According to the police, the officer who had fired the gunshots had done so in self-defence. They said that he had been surrounded by a group of rioters who were physically harming him. However, the event organisers said that the police's action was unprovoked. On 9 December, the two gunshot victims were arrested and charged with participating in an unlawful gathering, as well as intentionally causing injury to a police officer. When they appeared in court for the hearing of their charges, they were denied bail.

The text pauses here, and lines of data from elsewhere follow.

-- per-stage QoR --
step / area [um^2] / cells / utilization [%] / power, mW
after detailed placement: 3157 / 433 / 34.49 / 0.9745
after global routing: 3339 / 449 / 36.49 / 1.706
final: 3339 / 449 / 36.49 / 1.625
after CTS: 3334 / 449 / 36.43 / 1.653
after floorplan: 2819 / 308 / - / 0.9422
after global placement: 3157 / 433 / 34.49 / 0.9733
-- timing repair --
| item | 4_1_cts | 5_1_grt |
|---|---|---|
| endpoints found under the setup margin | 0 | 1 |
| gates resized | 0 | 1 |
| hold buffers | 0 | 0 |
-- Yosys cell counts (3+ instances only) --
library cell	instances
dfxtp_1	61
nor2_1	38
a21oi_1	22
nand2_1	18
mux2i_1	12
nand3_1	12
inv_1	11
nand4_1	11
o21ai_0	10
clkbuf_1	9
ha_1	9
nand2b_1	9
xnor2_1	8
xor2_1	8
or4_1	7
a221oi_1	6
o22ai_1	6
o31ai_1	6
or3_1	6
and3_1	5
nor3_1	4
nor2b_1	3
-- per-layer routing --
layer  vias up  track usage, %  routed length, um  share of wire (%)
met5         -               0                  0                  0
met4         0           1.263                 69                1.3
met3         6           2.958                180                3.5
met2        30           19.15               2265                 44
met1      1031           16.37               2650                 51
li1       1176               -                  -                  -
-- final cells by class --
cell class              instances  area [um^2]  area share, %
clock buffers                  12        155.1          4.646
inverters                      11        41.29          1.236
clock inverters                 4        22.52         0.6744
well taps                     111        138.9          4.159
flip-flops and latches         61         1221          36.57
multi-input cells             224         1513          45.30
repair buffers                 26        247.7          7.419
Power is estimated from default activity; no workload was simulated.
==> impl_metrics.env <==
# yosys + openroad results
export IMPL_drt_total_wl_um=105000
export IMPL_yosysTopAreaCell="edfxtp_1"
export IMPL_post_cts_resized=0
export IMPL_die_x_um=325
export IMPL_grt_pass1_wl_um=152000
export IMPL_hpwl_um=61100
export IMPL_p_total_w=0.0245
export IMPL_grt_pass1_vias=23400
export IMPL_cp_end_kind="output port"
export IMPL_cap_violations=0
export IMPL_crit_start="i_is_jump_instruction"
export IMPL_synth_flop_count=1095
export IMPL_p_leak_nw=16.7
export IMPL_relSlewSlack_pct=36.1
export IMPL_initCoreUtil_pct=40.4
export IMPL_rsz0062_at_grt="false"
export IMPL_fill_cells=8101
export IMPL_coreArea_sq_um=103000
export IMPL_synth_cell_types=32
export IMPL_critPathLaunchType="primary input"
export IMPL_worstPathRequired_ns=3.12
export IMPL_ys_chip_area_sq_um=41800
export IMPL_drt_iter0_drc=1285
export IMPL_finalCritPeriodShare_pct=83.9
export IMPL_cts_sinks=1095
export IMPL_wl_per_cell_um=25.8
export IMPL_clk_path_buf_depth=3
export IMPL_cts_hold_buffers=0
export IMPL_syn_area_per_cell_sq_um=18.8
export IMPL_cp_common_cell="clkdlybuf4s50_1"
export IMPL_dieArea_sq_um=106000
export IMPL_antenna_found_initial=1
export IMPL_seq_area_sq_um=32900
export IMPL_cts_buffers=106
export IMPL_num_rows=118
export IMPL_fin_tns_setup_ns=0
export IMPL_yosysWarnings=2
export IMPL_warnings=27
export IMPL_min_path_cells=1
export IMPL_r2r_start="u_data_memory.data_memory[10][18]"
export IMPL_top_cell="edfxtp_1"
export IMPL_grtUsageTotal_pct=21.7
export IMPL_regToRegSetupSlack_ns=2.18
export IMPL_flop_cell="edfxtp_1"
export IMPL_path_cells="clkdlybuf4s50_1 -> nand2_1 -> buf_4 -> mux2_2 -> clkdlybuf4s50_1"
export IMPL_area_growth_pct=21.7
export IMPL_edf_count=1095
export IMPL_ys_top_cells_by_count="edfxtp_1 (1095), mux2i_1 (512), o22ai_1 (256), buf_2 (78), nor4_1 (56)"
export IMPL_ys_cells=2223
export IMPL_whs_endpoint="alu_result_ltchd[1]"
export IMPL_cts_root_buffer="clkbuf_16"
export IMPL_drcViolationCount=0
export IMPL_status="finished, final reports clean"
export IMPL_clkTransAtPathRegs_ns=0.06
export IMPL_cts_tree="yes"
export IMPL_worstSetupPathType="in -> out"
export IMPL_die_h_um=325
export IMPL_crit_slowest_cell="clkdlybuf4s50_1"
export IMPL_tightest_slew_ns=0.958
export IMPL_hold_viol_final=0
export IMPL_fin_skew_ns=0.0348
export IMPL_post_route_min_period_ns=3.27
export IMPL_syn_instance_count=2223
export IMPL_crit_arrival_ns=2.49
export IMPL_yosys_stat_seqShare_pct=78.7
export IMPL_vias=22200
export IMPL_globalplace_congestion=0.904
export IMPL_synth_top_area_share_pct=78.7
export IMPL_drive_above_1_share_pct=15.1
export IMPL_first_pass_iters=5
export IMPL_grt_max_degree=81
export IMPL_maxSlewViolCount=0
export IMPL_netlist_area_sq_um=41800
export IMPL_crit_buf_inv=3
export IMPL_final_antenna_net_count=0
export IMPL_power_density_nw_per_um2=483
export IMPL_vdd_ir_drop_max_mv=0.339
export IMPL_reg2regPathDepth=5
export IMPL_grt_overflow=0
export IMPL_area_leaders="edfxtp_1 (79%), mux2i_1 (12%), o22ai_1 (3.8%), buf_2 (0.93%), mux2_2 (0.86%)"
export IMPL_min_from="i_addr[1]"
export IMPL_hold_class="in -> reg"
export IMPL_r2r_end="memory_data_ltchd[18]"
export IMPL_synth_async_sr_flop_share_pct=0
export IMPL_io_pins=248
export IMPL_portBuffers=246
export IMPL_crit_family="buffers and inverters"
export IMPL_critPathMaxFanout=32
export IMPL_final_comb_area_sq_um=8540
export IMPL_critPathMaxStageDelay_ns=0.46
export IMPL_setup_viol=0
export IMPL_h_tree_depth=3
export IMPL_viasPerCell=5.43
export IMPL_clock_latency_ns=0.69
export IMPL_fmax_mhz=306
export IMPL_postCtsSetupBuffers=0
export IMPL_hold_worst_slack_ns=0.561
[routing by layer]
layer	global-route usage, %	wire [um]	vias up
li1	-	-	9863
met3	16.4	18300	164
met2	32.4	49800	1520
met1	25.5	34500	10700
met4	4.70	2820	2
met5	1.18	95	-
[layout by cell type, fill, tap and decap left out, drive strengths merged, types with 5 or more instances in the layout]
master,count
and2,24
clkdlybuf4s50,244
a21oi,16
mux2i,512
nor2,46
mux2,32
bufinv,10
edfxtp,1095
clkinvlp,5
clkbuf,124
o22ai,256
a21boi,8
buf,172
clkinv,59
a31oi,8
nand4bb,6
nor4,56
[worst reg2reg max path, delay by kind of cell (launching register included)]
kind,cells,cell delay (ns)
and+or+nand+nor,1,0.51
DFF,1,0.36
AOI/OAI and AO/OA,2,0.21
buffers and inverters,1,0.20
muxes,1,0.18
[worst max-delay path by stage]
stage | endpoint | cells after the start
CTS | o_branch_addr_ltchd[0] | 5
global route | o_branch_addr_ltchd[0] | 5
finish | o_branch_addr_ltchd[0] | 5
<file path="./config.mk">
export PLATFORM = sky130hd
export DESIGN_NAME = ram
export DESIGN_NICKNAME = ram
export VERILOG_FILES = /design/flow/design.v
export SDC_FILE = /design/flow/constraint.sdc
export NUM_CORES = 4
export LEC_CHECK = 1
export CORE_UTILIZATION = 50
export SYNTH_MEMORY_MAX_BITS = 65536
</file>
<file path="./constraint.sdc">
current_design ram

set clk_period 106.8
set clk_io_pct 0.2

create_clock -name clk0 -period $clk_period [get_ports {i_clock}]

set non_clock_inputs [all_inputs -no_clocks]
set_input_delay [expr $clk_period * $clk_io_pct] -clock clk0 $non_clock_inputs
set_output_delay [expr $clk_period * $clk_io_pct] -clock clk0 [all_outputs]
</file>
<file path="./design.v">
`timescale 1ns/100ps
module ram
#(
    parameter                           NB_INSTRUCTION  = 16,
    parameter                           NB_ADDR         = 10,
    parameter                           RAM_DEPTH       = 2**NB_ADDR
)
(
    input wire                          i_clock,
    input wire                          i_write_enable,
    input wire  [NB_ADDR-1 : 0]         i_write_address,
    input wire  [NB_ADDR-1 : 0]         i_read_address,
    input wire  [NB_INSTRUCTION-1 : 0]  i_data,
    output wire [NB_INSTRUCTION-1 : 0]  o_data
);
    reg         [NB_INSTRUCTION-1 : 0]  ram [RAM_DEPTH-1 : 0];
    assign                              o_data = ram[i_read_address];
    always @(posedge i_clock)
    begin
        if(i_write_enable)
            ram[i_write_address] <= i_data;
    end   
 endmodule
</file>
<file path="./run.sh">
#!/bin/bash
# OpenROAD 26Q1-2900-gdf79404cd8, Yosys 0.63+post, stock flow scripts
make -C /OpenROAD-flow-scripts/flow DESIGN_CONFIG=/design/flow/config.mk WORK_HOME=/design/flow/orfs finish
</file>
==> flow_metrics.tcl <==
# flow metrics
set metrics [dict create \
    drv_cap 0 \
    drtIter0Drc 22670 \
    regMostFlops "ram" \
    vdd_drop_max_uv 15.66 \
    critPathLaunchType "primary input" \
    synth-seq-cells 16380 \
    mux_area_share_pct 16.29 \
    status "complete, no violations" \
    power_per_cell_area_nw_per_um2 18.86 \
    avgViaCountPerCell 6.352 \
    worst-setup-path-type "in2out" \
    timing.hold.ws_ns 20.49 \
    avgSynthCellArea_sq_um 22.23 \
    topCombFamilyByArea "multiplexers" \
    endpoint_kind "output pin" \
    yosys_area_sq_um 632000 \
    drive_gt1_share_pct 29.63 \
    critPathMostFrequentCell "buf_4" \
    crit_slowest_cell "o211ai_1" \
    lay_top_count "edfxtp_1" \
    pwr-share-clk_pct 42.4 \
    min_period_over_period_pct 49.66 \
    reg_top3 "ram (16384)" \
    lay_top_cells "16380 x edfxtp_1, 3890 x mux4_2, 2344 x buf_4" \
    vias 312700 \
    hold_viol_final 0 \
    period_needed_ns 53.03 \
    clk_pin_slew_ns 0.06 \
    cp_top_family "buffers and inverters" \
    holdBufCountCts 0 \
    place_hpwl_um 1214000 \
    wire_per_inst_um 39.91 \
    finalMaxSlewViolations 0 \
    synth_adder_area_share_pct 0 \
    port_buffers 53 \
    xor_area_share_pct 0 \
    setup-tns-final_ns 0 \
    cts_max_level 7 \
    num_io_pins 54 \
    ys_warn_count 1 \
    cts_setup_buffers 0 \
    seq_power_share_pct 52.2 \
    drc 0 \
    max_stage_delay_ns 0.89 \
    slew_headroom_pct 0.6782 \
    dr.pass1.iters 6 \
    wirelength_um 1965000 \
    intPower_uw 10640 \
    fp_util_pct 50.18 \
    synth_top_flop_cell "edfxtp_1" \
    cts_tree "done" \
    p_sw_uw 2921 \
    comb_power_share_pct 5.4 \
    yosys-stat-cells 28440 \
    numCtsBuffers 1723 \
    cts.sinks 16380 \
    worstPathCellList "buf_16 -> buf_4 -> buf_4 -> buf_4 -> buf_4 -> buf_4 -> buf_4 -> buf_4 -> buf_4 -> buf_4 -> mux2i_1 -> o221ai_1 -> o22ai_1 -> o21ai_0 -> and3_1 -> nand3_1 -> o211ai_1 -> buf_6 -> buf_4 -> clkdlybuf4s50_1" \
    ctsRootBufferMaster "clkbuf_16" \
    antenna_found_initial 196 \
    grt.total_usage_pct 35.40 \
    grt_pass1_wl_um 2702000 \
    chipArea_sq_um 1268000 \
    grt_max_degree 125 \
    place_congestion 0.9274 \
    synth-edff-count 16380 \
    cp.arrival_ns 31.67 \
    grt-ovfl-total 0 \
    coreArea_sq_um 1259000 \
    ys_seq_share_pct 77.85 \
    cts_resized 0 \
    path_buffers 13 \
    ys_async_sr_fraction_pct 0 \
    synthToLayoutAreaGrowth_pct 13.72 \
    worst_pin_slew_ns 1.490 \
    postSynthCellCount 28440 \
    hold_class "in2reg" \
    rsz0062_at_grt "false" \
    drt.antenna.violating_nets 0 \
    synth.distinct_cells 75 \
    yosys.area_share.aoi_pct 2.335 \
    cts_buffer_depth 6 \
    rows 412 \
    ys_sh_simple_pct 1.839 \
    required_ns 85.44 \
    first_global_vias 341500 \
    crit_fanout 49 \
    die_w_um 1126 \
    max_freq_mhz 18.86 \
    warnings 75 \
    die_h_um 1126 \
    largest_reg_flops 16380 \
    setup_violations 0 \
    synth_area_sq_um 632000 \
    switching_share_pct 21.54 \
    power_leakage_uw 0.2270 \
]
## synthesized netlist by cell type (all sizes together) (7+ instances only)
cell,count,area [sq um]
o221ai,481,4213
a2111oi,16,140.1
buf,1148,8411
a221oi,61,534.3
a211o,14,122.6
or3,11,68.82
clkbuf,601,2256
mux4,3890,87610
o22a,7,61.31
nor3b,8,60.06
nor4,34,212.7
a22oi,77,578.1
mux2i,1451,14520
o22ai,399,2496
nand4,40,250.2
edfxtp,16380,492000
nand2b,17,106.4
mux2,70,788.3
a22o,20,175.2
a21oi,405,2027
nor3,170,850.8
o32ai,10,87.58
o311a,9,90.09
a31oi,103,644.4
nor2,1213,4553
and2,44,275.3
o21a,7,52.55
a21o,11,82.58
o311ai,17,148.9
nand2,855,3209
inv,7,26.27
and3,80,500.5
a32oi,49,429.2
or4,8,60.06
o211ai,36,270.3
nor2b,21,131.4
o21ai,242,1211
a311oi,47,411.6
a211oi,60,450.4
o31ai,10,75.07
nand3,222,1111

On 13 September, the Human Rights Commission of Malaysia announced that they would conduct a preliminary fact-finding mission on 19 September to find out what really happened on the night of the riot. Their fact-finding mission reported that during the riot, there were police brutality and human rights violations. However, on 9 October, the Human Rights Commission announced that they would not be holding a further public inquiry due to the ongoing court proceedings. Supporters of the planned rally expressed their disappointment and questioned the Human Rights Commission's decision. On 15 November, the Human Rights Commission announced that they would be holding the public inquiry on 11–15 December to further investigate the police's use of live ammunition since there were no ongoing court proceedings about it. On 13 December, the Human Rights Commission cancelled the public inquiry due to the ongoing court proceedings of the two gunshot victims who had been charged at the Sessions Court of Kuala Terengganu on 9 December for injuring a police officer.